Infrastructure for Predicting, Understanding, and Mitigating Zoonotic Disease Outbreaks
University Of Florida, Gainesville FL
Investigators
Abstract
This award to the University of Florida supports a series of workshops that will catalyze collaborations around suites of data housed in natural history collections. The workshops will identify gaps in biodiversity and infectious disease data to address basic research and broader social issues pertinent to diseases that originate from other animals. An outcome of the workshops will be a strategy for framing an integrated agenda for transdisciplinary training and research. Products of the workshops will be broadly applicable for improving the community’s understanding of infectious diseases in general, achieved through the strengthening the cyberinfrastructure supporting and connecting the important data stored in natural history collections. The plan is to assemble a diverse group of participants that includes students and contributes to the preparation of the next generation of STEM researchers to sustain these conversations. The funded series of workshops will bring together representatives from natural history collections, biodiversity informatics, taxonomy, systematics, ecology, genetics, virology, pathobiology, infectious disease, epidemiology, social science, and communications.
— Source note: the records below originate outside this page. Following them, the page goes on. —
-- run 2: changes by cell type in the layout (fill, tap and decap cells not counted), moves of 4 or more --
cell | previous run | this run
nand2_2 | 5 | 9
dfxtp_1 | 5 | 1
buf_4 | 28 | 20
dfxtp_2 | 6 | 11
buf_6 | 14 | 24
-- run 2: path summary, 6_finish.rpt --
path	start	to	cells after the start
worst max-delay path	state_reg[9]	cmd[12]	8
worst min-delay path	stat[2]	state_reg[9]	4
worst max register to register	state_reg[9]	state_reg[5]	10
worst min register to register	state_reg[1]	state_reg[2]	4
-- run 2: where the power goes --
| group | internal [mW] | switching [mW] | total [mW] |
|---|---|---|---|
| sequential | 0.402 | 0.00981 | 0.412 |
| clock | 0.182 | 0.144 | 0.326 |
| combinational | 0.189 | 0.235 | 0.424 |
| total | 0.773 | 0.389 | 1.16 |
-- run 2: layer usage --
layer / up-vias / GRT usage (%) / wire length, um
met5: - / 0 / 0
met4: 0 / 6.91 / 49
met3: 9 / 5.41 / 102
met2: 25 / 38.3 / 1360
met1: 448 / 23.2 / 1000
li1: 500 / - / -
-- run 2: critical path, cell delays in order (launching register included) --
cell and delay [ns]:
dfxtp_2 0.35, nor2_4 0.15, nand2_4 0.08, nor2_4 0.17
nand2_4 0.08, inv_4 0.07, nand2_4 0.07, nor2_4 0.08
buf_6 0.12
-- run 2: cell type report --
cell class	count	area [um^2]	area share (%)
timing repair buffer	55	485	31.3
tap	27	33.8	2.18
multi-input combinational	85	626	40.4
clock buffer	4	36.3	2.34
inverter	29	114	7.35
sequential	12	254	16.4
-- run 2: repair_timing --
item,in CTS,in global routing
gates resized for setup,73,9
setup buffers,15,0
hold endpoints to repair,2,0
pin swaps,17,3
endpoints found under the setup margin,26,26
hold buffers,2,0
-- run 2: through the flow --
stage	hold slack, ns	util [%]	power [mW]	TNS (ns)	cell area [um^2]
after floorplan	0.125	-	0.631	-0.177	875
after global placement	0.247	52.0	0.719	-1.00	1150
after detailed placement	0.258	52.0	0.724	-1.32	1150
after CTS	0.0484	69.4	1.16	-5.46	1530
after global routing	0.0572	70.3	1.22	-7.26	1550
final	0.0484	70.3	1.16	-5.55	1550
## src/rtl/slxfr_pkg.sv

```systemverilog
// ----------------------------------------------------------------------------
// Sync, length and XOR frame receiver package
// Shared types, register indexes, result codes and reset values.
// ----------------------------------------------------------------------------
package slxfr_pkg;

    localparam int BUFFER_DEPTH_DEF = 64;
    localparam int MAX_FRAME        = 61;

    localparam int CFG_INDEX_W = 3;
    localparam int CFG_DATA_W  = 16;

    typedef enum logic [CFG_INDEX_W-1:0] {
        REG_SYNC_FIRST    = 3'd0,
        REG_SYNC_SECOND   = 3'd1,
        REG_MIN_LENGTH    = 3'd2,
        REG_MAX_LENGTH    = 3'd3,
        REG_TIMEOUT_TICKS = 3'd4
    } t_reg_index;

    typedef enum logic [1:0] {
        STATUS_NONE  = 2'd0,
        STATUS_GOOD  = 2'd1,
        STATUS_ERROR = 2'd2
    } t_status;

    localparam logic REQ_BYTE = 1'b0;
    localparam logic REQ_TICK = 1'b1;

    localparam logic [7:0]  SYNC_FIRST_RST    = 8'hAA;
    localparam logic [7:0]  SYNC_SECOND_RST   = 8'h55;
    localparam logic [5:0]  MIN_LENGTH_RST    = 6'd2;
    localparam logic [5:0]  MAX_LENGTH_RST    = 6'd37;
    localparam logic [15:0] TIMEOUT_TICKS_RST = 16'd10;

endpackage

```

## src/rtl/slxfr_buf.sv

```systemverilog
// ----------------------------------------------------------------------------
// Payload buffer
// Single write port and one registered read port for the frame payload.
// ----------------------------------------------------------------------------
module slxfr_buf #(
    parameter int DEPTH = slxfr_pkg::BUFFER_DEPTH_DEF,
    parameter int AW    = $clog2(DEPTH)
) (
    input  logic          i_clk,
    input  logic          i_wr_en,
    input  logic [AW-1:0] i_wr_addr,
    input  logic [7:0]    i_wr_data,
    input  logic          i_rd_en,
    input  logic [AW-1:0] i_rd_addr,
    output logic [7:0]    o_rd_data
);

    logic [7:0] r_mem [DEPTH];
    logic [7:0] r_rd_data;

    always_ff @(posedge i_clk) begin
        if (i_wr_en) begin
            r_mem[i_wr_addr] <= i_wr_data;
        end
    end

    always_ff @(posedge i_clk) begin
        if (i_rd_en) begin
            r_rd_data <= r_mem[i_rd_addr];
        end
    end

    assign o_rd_data = r_rd_data;

endmodule

```

## src/rtl/sync_length_xor_frame_receiver_core.sv

```systemverilog
// ----------------------------------------------------------------------------
// Sync, length and XOR frame receiver core
// Parses sync, length, payload and checksum bytes and replays good frames.
// ----------------------------------------------------------------------------
// The slave stream carries one item per received byte (tuser 0) or timer tick
// (tuser 1). Every item yields one result on the master stream, except the
// checksum byte of a good frame, which yields one result per payload byte with
// tlast on the final one. Payload bytes are stored in a small buffer as they
// arrive and are read back one at a time by the replay sequencer. A byte or
// tick that does not finish a good frame is parsed in the accept cycle and
// its result appears in the output register on the next cycle. A good frame
// is replayed through the buffer read port and its registered read data; the
// slave side is not ready meanwhile.
// The block takes a new item once the output register is empty or being taken,
// so a stalled receiver holds the slave side off.
// Configuration writes are taken in any cycle and should only be made while
// the block is idle. Reset restores the default register values, sets the
// parser idle and the timeout disarmed; no buffer clearing is needed.
// ----------------------------------------------------------------------------
module sync_length_xor_frame_receiver_core #(
    parameter int BUFFER_DEPTH = slxfr_pkg::BUFFER_DEPTH_DEF
) (
    input  logic                               i_clk,
    input  logic                               i_rst_n,
    input  logic                               i_s_tvalid,
    output logic                               o_s_tready,
    input  logic [7:0]                         i_s_tdata,   // [7:0] rx_byte
    input  logic [0:0]                         i_s_tuser,   // [0] req_type
    output logic                               o_m_tvalid,
    input  logic                               i_m_tready,
    // [7:0] payload_byte, [13:8] payload_index, [19:14] frame_length, rest 0
    output logic [23:0]                        o_m_tdata,
    output logic [1:0]                         o_m_tuser,   // [1:0] status
    output logic                               o_m_tlast,
    input  logic                               i_cfg_valid,
    output logic                               o_cfg_ready,
    input  logic [slxfr_pkg::CFG_INDEX_W-1:0]  i_cfg_index,
    input  logic [slxfr_pkg::CFG_DATA_W-1:0]   i_cfg_wdata
);

    localparam int AW        = $clog2(BUFFER_DEPTH);
    localparam int LEN_LIMIT = (slxfr_pkg::MAX_FRAME < BUFFER_DEPTH) ?
                               slxfr_pkg::MAX_FRAME : BUFFER_DEPTH;

    typedef enum logic [4:0] {
        PH_IDLE  = 5'b00001,
        PH_SYNC2 = 5'b00010,
        PH_LEN   = 5'b00100,
        PH_DATA  = 5'b01000,
        PH_CHECK = 5'b10000
    } t_phase;

    typedef enum logic [2:0] {
        ST_READY = 3'b001,
        ST_FETCH = 3'b010,
        ST_LOAD  = 3'b100
    } t_state;

    logic [7:0]  r_sync_first, r_sync_second;
    logic [5:0]  r_min_len, r_max_len;
    logic [15:0] r_timeout;

    t_phase      r_phase, n_phase;
    t_state      r_state, n_state;
    logic [5:0]  r_exp_len, n_exp_len;
    logic [5:0]  r_count, n_count;
    logic [7:0]  r_csum, n_csum;
    logic [15:0] r_silence, n_silence;
    logic        r_armed, n_armed;
    logic [5:0]  r_dump_len, n_dump_len;
    logic [5:0]  r_rd_idx, n_rd_idx;

    logic                 r_out_valid, n_out_valid;
    slxfr_pkg::t_status   r_out_status, n_out_status;
    logic [7:0]           r_out_byte, n_out_byte;
    logic [5:0]           r_out_index, n_out_index;
    logic [5:0]           r_out_len, n_out_len;
    logic                 r_out_last, n_out_last;

    logic        w_out_free, w_in_acc, w_is_tick, w_wr_en, w_rd_en;
    logic [7:0]  w_b, w_rd_data;
    logic [15:0] w_sil_inc, w_limit;
    logic [5:0]  w_cnt_inc;
    logic        w_len_ok, w_dump_last;

    assign w_out_free  = !r_out_valid || i_m_tready;
    assign o_s_tready  = (r_state == ST_READY) && w_out_free;
    assign w_in_acc    = i_s_tvalid && o_s_tready;
    assign w_is_tick   = (i_s_tuser[0] == slxfr_pkg::REQ_TICK);
    assign w_b         = i_s_tdata;
    assign o_cfg_ready = 1'b1;

    assign w_sil_inc = (r_silence == 16'hFFFF) ? r_silence : r_silence + 16'd1;
    assign w_limit   = (r_timeout == 16'd0) ? 16'd1 : r_timeout;
    assign w_cnt_inc = r_count + 6'd1;
    assign w_len_ok  = (w_b >= 8'd1) && (w_b >= {2'b00, r_min_len}) &&
                       (w_b <= {2'b00, r_max_len}) && (w_b <= 8'(LEN_LIMIT));
    assign w_dump_last = (r_rd_idx + 6'd1 == r_dump_len);

    assign w_wr_en = w_in_acc && !w_is_tick && (r_phase == PH_DATA);
    assign w_rd_en = (r_state == ST_FETCH);

    slxfr_buf #(
        .DEPTH (BUFFER_DEPTH),
        .AW    (AW)
    ) u_buf (
        .i_clk     (i_clk),
        .i_wr_en   (w_wr_en),
        .i_wr_addr (AW'(r_count)),
        .i_wr_data (w_b),
        .i_rd_en   (w_rd_en),
        .i_rd_addr (AW'(r_rd_idx)),
        .o_rd_data (w_rd_data)
    );

    always_ff @(posedge i_clk) begin
        if (!i_rst_n) begin
            r_sync_first  <= slxfr_pkg::SYNC_FIRST_RST;
            r_sync_second <= slxfr_pkg::SYNC_SECOND_RST;
            r_min_len     <= slxfr_pkg::MIN_LENGTH_RST;
            r_max_len     <= slxfr_pkg::MAX_LENGTH_RST;
            r_timeout     <= slxfr_pkg::TIMEOUT_TICKS_RST;
        end else if (i_cfg_valid) begin
            case (i_cfg_index)
                slxfr_pkg::REG_SYNC_FIRST:    r_sync_first  <= i_cfg_wdata[7:0];
                slxfr_pkg::REG_SYNC_SECOND:   r_sync_second <= i_cfg_wdata[7:0];
                slxfr_pkg::REG_MIN_LENGTH:    r_min_len     <= i_cfg_wdata[5:0];
                slxfr_pkg::REG_MAX_LENGTH:    r_max_len     <= i_cfg_wdata[5:0];
                slxfr_pkg::REG_TIMEOUT_TICKS: r_timeout     <= i_cfg_wdata;
                default: ;
            endcase
        end
    end

    always_comb begin
        n_phase      = r_phase;
        n_state      = r_state;
        n_exp_len    = r_exp_len;
        n_count      = r_count;
        n_csum       = r_csum;
        n_silence    = r_silence;
        n_armed      = r_armed;
        n_dump_len   = r_dump_len;
        n_rd_idx     = r_rd_idx;
        n_out_valid  = r_out_valid && !i_m_tready;
        n_out_status = r_out_status;
        n_out_byte   = r_out_byte;
        n_out_index  = r_out_index;
        n_out_len    = r_out_len;
        n_out_last   = r_out_last;

        unique case (r_state)
            ST_READY: begin
                if (w_in_acc) begin
                    n_out_valid  = 1'b1;
                    n_out_status = slxfr_pkg::STATUS_NONE;
                    n_out_byte   = 8'd0;
                    n_out_index  = 6'd0;
                    n_out_len    = 6'd0;
                    n_out_last   = 1'b1;
                    if (w_is_tick) begin
                        if (r_armed) begin
                            n_silence = w_sil_inc;
                            if (w_sil_inc >= w_limit) begin
                                n_armed   = 1'b0;
                                n_silence = 16'd0;
                                n_phase   = PH_IDLE;
                                n_exp_len = 6'd0;
                                n_count   = 6'd0;
                                n_csum    = 8'd0;
                            end
                        end
                    end else begin
                        n_armed   = 1'b1;
                        n_silence = 16'd0;
                        unique case (r_phase)
                            PH_IDLE: begin
                                if (w_b == r_sync_first) begin
                                    n_phase = PH_SYNC2;
                                end
                            end
                            PH_SYNC2: begin
                                if (w_b == r_sync_second) begin
                                    n_phase = PH_LEN;
                                end else begin
                                    n_phase      = PH_IDLE;
                                    n_out_status = slxfr_pkg::STATUS_ERROR;
                                end
                            end
                            PH_LEN: begin
                                if (w_len_ok) begin
                                    n_exp_len = w_b[5:0];
                                    n_count   = 6'd0;
                                    n_csum    = w_b;
                                    n_phase   = PH_DATA;
                                end else begin
                                    n_phase      = PH_IDLE;
                                    n_exp_len    = 6'd0;
                                    n_count      = 6'd0;
                                    n_csum       = 8'd0;
                                    n_out_status = slxfr_pkg::STATUS_ERROR;
                                end
                            end
                            PH_DATA: begin
                                n_csum  = r_csum ^ w_b;
                                n_count = w_cnt_inc;
                                if (w_cnt_inc >= r_exp_len) begin
                                    n_phase = PH_CHECK;
                                end
                            end
                            PH_CHECK: begin
                                n_phase   = PH_IDLE;
                                n_exp_len = 6'd0;
                                n_count   = 6'd0;
                                n_csum    = 8'd0;
                                if (r_csum == w_b) begin
                                    n_out_valid = r_out_valid && !i_m_tready;
                                    n_dump_len  = r_exp_len;
                                    n_rd_idx    = 6'd0;
                                    n_state     = ST_FETCH;
                                end else begin
                                    n_out_status = slxfr_pkg::STATUS_ERROR;
                                end
                            end
                            default: begin
                                n_phase   = PH_IDLE;
                                n_exp_len = 6'd0;
                                n_count   = 6'd0;
                                n_csum    = 8'd0;
                            end
                        endcase
                    end
                end
            end
            ST_FETCH: begin
                n_state = ST_LOAD;
            end
            ST_LOAD: begin
                if (w_out_free) begin
                    n_out_valid  = 1'b1;
                    n_out_status = slxfr_pkg::STATUS_GOOD;
                    n_out_byte   = w_rd_data;
                    n_out_index  = r_rd_idx;
                    n_out_len    = r_dump_len;
                    n_out_last   = w_dump_last;
                    if (w_dump_last) begin
                        n_state = ST_READY;
                    end else begin
                        n_rd_idx = r_rd_idx + 6'd1;
                        n_state  = ST_FETCH;
                    end
                end
            end
            default: begin
                n_state = ST_READY;
            end
        endcase
    end

    always_ff @(posedge i_clk) begin
        if (!i_rst_n) begin
            r_phase     <= PH_IDLE;
            r_state     <= ST_READY;
            r_exp_len   <= 6'd0;
            r_count     <= 6'd0;
            r_csum      <= 8'd0;
            r_silence   <= 16'd0;
            r_armed     <= 1'b0;
            r_dump_len  <= 6'd0;
            r_rd_idx    <= 6'd0;
            r_out_valid <= 1'b0;
        end else begin
            r_phase     <= n_phase;
            r_state     <= n_state;
            r_exp_len   <= n_exp_len;
            r_count     <= n_count;
            r_csum      <= n_csum;
            r_silence   <= n_silence;
            r_armed     <= n_armed;
            r_dump_len  <= n_dump_len;
            r_rd_idx    <= n_rd_idx;
            r_out_valid <= n_out_valid;
        end
    end

    always_ff @(posedge i_clk) begin
        r_out_status <= n_out_status;
        r_out_byte   <= n_out_byte;
        r_out_index  <= n_out_index;
        r_out_len    <= n_out_len;
        r_out_last   <= n_out_last;
    end

    assign o_m_tvalid = r_out_valid;
    assign o_m_tuser  = r_out_status;
    assign o_m_tdata  = {4'd0, r_out_len, r_out_index, r_out_byte};
    assign o_m_tlast  = r_out_last;

    a_good_last_at_end: assert property (@(posedge i_clk) disable iff (!i_rst_n)
        (r_out_valid && r_out_status == slxfr_pkg::STATUS_GOOD && r_out_last) |->
        (r_out_index + 6'd1 == r_out_len))
        else $error("last good byte does not close the frame");

    a_other_single: assert property (@(posedge i_clk) disable iff (!i_rst_n)
        (r_out_valid && r_out_status != slxfr_pkg::STATUS_GOOD) |->
        (r_out_last && r_out_byte == 8'd0 && r_out_len == 6'd0))
        else $error("non-payload result is not a single cleared item");

    a_replay_in_range: assert property (@(posedge i_clk) disable iff (!i_rst_n)
        (r_state != ST_READY) |-> (r_rd_idx < r_dump_len && r_phase == PH_IDLE))
        else $error("replay index out of range or parser busy");

    a_byte_arms_timer: assert property (@(posedge i_clk) disable iff (!i_rst_n)
        (w_in_acc && !w_is_tick) |=> (r_armed && r_silence == 16'd0))
        else $error("received byte did not restart the timeout");

    a_no_accept_in_replay: assert property (@(posedge i_clk) disable iff (!i_rst_n)
        (r_state == ST_FETCH || r_state == ST_LOAD) |-> !o_s_tready)
        else $error("input taken during frame replay");

endmodule
```

## config.mk

```make
export PLATFORM = sky130hd
export DESIGN_NAME = sync_length_xor_frame_receiver_core
export DESIGN_NICKNAME = d
export VERILOG_FILES = /design/src/rtl/slxfr_pkg.sv /design/src/rtl/slxfr_buf.sv /design/src/rtl/sync_length_xor_frame_receiver_core.sv
export SDC_FILE = /design/constraint.sdc
export NUM_CORES = 1
export LEC_CHECK = 0
export BUFFER_PORTS_ARGS = -buffer_cell sky130_fd_sc_hd__buf_2
export CORE_MARGIN = 3
export CORE_UTILIZATION = 35
export DETAILED_ROUTE_END_ITERATION = 6
export GPL_ROUTABILITY_DRIVEN = 0
export GPL_TIMING_DRIVEN = 0
export PLACE_DENSITY_LB_ADDON = 0.3
export SETUP_SLACK_MARGIN = 0.4
export SLEW_MARGIN = 15
export SYNTH_ARGS = -nofsm -noshare
export SYNTH_HDL_FRONTEND = slang
export SYNTH_SLANG_ARGS = --single-unit
```

## constraint.sdc

```tcl
create_clock -name i_clk -period 5.1 [get_ports i_clk]
set_clock_uncertainty 0.1 [all_clocks]
set_input_delay 0.255 -clock i_clk [delete_from_list [all_inputs] [get_ports i_clk]]
set_output_delay 0.255 -clock i_clk [all_outputs]
set_load 0.02 [all_outputs]
```

==> flow_metrics.tcl, run 1 <==
set metrics [dict create \
    status "complete, no violations" \
    drive_gt1_frac 0.203 \
    reg2reg_depth 16 \
    yosysTopAreaCell "edfxtp_1" \
    endpoint_kind "register" \
    clock-sinks 645 \
    hpwl_mm 44.1 \
    clk_latency_ns 0.61 \
    hold_ws_ns 0.0895 \
    synthArstFlopShare 0 \
    multiInputGateArea_um2 7970 \
    numCtsBuffers 70 \
    start_kind "register" \
    cp_slowest_cell "or3_1" \
    dr.pass1.iters 5 \
    hp-start "i_m_tready" \
    layout_min_cycle_time_ns 4.33 \
    finalSetupViolCount 0 \
    grt_pass1_vias 15500 \
    cts_tree "yes" \
    fillCellCount 6941 \
    netlist_top_cells_count "edfxtp_1, mux4_2, nor2_1" \
    drt-total-wl_mm 67.1 \
    power_density_nw_per_um2 350 \
    r2r_setup_slack_ns 0.77 \
    ys_ff_latch 645 \
    synth_cell_type_count 73 \
    synthToLayoutAreaGrowth_pct 15.1 \
    synth_flop_cell "edfxtp_1" \
    slew_violations 0 \
    crit_start "r_silence[7]" \
    h-tree-depth 3 \
    final_nets 1889 \
    max-vdd-ir-drop_uv 205 \
    antennaDiodeCount 0 \
    critPathKind "register to register" \
    synthTopCellsByArea "edfxtp_1, mux4_2, dfxtp_1, nor2_1, nand2_1" \
    netlist_area_um2 26900 \
    row_count 101 \
    syn_inst 1665 \
    synth_edf_count 543 \
    yosysSeqAreaShare 0.681 \
    clk_pin_slew_ns 0.06 \
    tns_ns 0 \
    cts_buffer_depth 3 \
    timing.rr.start "r_silence[7]" \
    worstPathCellList "buf_2 -> nand4_1 -> or3_1 -> nor3_2 -> nand3_1 -> xor2_1 -> nand2_1 -> ha_1 -> nand4_1 -> a2111o_1 -> o21ai_2 -> clkbuf_4 -> nand2_1 -> buf_2 -> o2bb2ai_1 -> a32o_1" \
    yosysMostFrequentCell "edfxtp_1" \
    crit_path_max_incr_delay_ns 0.47 \
    fmax_mhz 231 \
    cp_data_arrival_time_ns 4.74 \
    pre_cts_ws_ns 0.586 \
    hold_class "primary input to register" \
    finalCritPeriodShare 0.849 \
    grt_overflow 0 \
    root_buffer "clkbuf_16" \
    antenna_left 0 \
    r2r_end "r_csum[5]" \
    yosys_warnings 0 \
    ff_latch_area_um2 18300 \
    antenna_found_initial 0 \
    core_um2 76100 \
    port_buffers 57 \
    drcViolationCount 0 \
    rsz0062_at_grt "no" \
    crit_fanout 10 \
    instances_no_fill 2904 \
    synth_top_area_frac 0.605 \
    syn-mean-instance-area_um2 16.2 \
    die_area_um2 80300 \
    drt-wirelength-per-cell_um 23.1 \
    power.leakage_nw 9.93 \
    io_pins 63 \
    die_w_um 283 \
    slew_headroom 0.271 \
    place_inst 2755 \
    viasPerCell 5.23 \
    grt_max_degree 68 \
    drt_iter0_drc 1259 \
    layout_setup_ws_ns 0.768 \
    start_util 0.354 \
    die_h_um 283 \
    vias 15200 \
    worstMarginPinSlew_ns 1.09 \
    drv_cap 0 \
    critPathRequiredTime_ns 5.50 \
    finalHoldViolations 0 \
    cp-endpoint "r_csum[5]" \
    grt_pass1_wl_mm 100 \
    grt_use_total 0.167 \
]
[stage by stage]
step	cell area (um^2)	power, mW	utilization
floorplan	26900	5.96	-
global placement	28500	6.09	0.375
detailed placement	28500	6.11	0.375
CTS	31000	10.9	0.407
global route	31000	11.2	0.407
finish	31000	10.8	0.407
[cell families after synthesis]
| kind of cell | after synthesis | share of synthesized area |
|---|---|---|
| compound gates | 163 | 0.0400 |
| buf+inv | 139 | 0.0240 |
| simple gates | 445 | 0.0784 |
| flops | 645 | 0.681 |
| other cells | 2 | 0.000279 |
| xor+xnor | 55 | 0.0179 |
| mux | 179 | 0.141 |
| fa+ha+maj | 37 | 0.0172 |
[layout make-up]
type / instances / share of cell area
buffer: 101 / 0.0164
clock buffer: 84 / 0.0585
clock inverter: 43 / 0.0126
inverter: 38 / 0.00460
multi-input combinational: 884 / 0.257
sequential: 645 / 0.592
tap: 1030 / 0.0416
timing repair buffer: 79 / 0.0170
[critical path, delay by kind of cell, from the launching register on]
kind	cells	cell delay, ns
AOI/OAI and AO/OA	4	1.03
xor gates and xnor gates	1	0.19
DFF	1	0.30
adders and majority gates	1	0.33
and+or+nand+nor	7	1.59
buffers and inverters	3	0.68
[layer usage]
| metal | global-route usage | wire length (um) | up-vias |
|---|---|---|---|
| met1 | 0.226 | 29300 | 7850 |
| met5 | 0 | 0 | - |
| met3 | 0.0337 | 4040 | 102 |
| met4 | 0.0505 | 1580 | 0 |
| li1 | - | - | 6769 |
| met2 | 0.272 | 32100 | 465 |
[state kept, by name, indices dropped and copies added (netlist names), 6 cells and up]
name,count
r_min_len,6
r_max_len,6
r_out_byte,8
u_buf.r_mem,512
r_silence,16
r_dump_len,6
r_rd_idx,6
r_sync_second,8
r_timeout,16
r_sync_first,8
r_count,6
r_exp_len,6
r_csum,8
r_out_index,6
r_out_len,6
u_buf.o_rd_data,8
[power by group]
group / switching [mW] / total (mW) / internal (mW)
sequential: 0.00848 / 5.73 / 5.72
clock: 2.11 / 4.84 / 2.73
combinational: 0.198 / 0.274 / 0.0754
[worst min-delay path by stage]
| stage | end | cells past startpoint |
|---|---|---|
| CTS | r_state[1] | 4 |
| finish | r_state[1] | 4 |
| detailed placement | r_max_len[3] | 2 |
| global placement | r_max_len[4] | 2 |
| global route | r_state[1] | 4 |
| floorplan | u_buf.r_mem[0][0] | 0 |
This transdisciplinary effort will establish a dialogue and frame an integrated research agenda for understanding, mitigating, and predicting emerging zoonotic disease. A primary aim of the activity is to unveil the potential role of natural history specimens in pathogen discovery and mitigation, resulting in new approaches to gather, share, and interpret data and knowledge for deployment in preventing, predicting, and responding to diseases of zoonotic origins (future pandemics). To achieve this, the project will identify gaps in biodiversity and pathobiology data connections, develop possible solutions to close these gaps and enable a more synthetic view of biodiversity and human health, establish a plan for framing an integrated research agenda, and develop a plan for interdisciplinary training and research. This award reflects NSF's statutory mission and has been deemed worthy of support through evaluation using the Foundation's intellectual merit and broader impacts review criteria.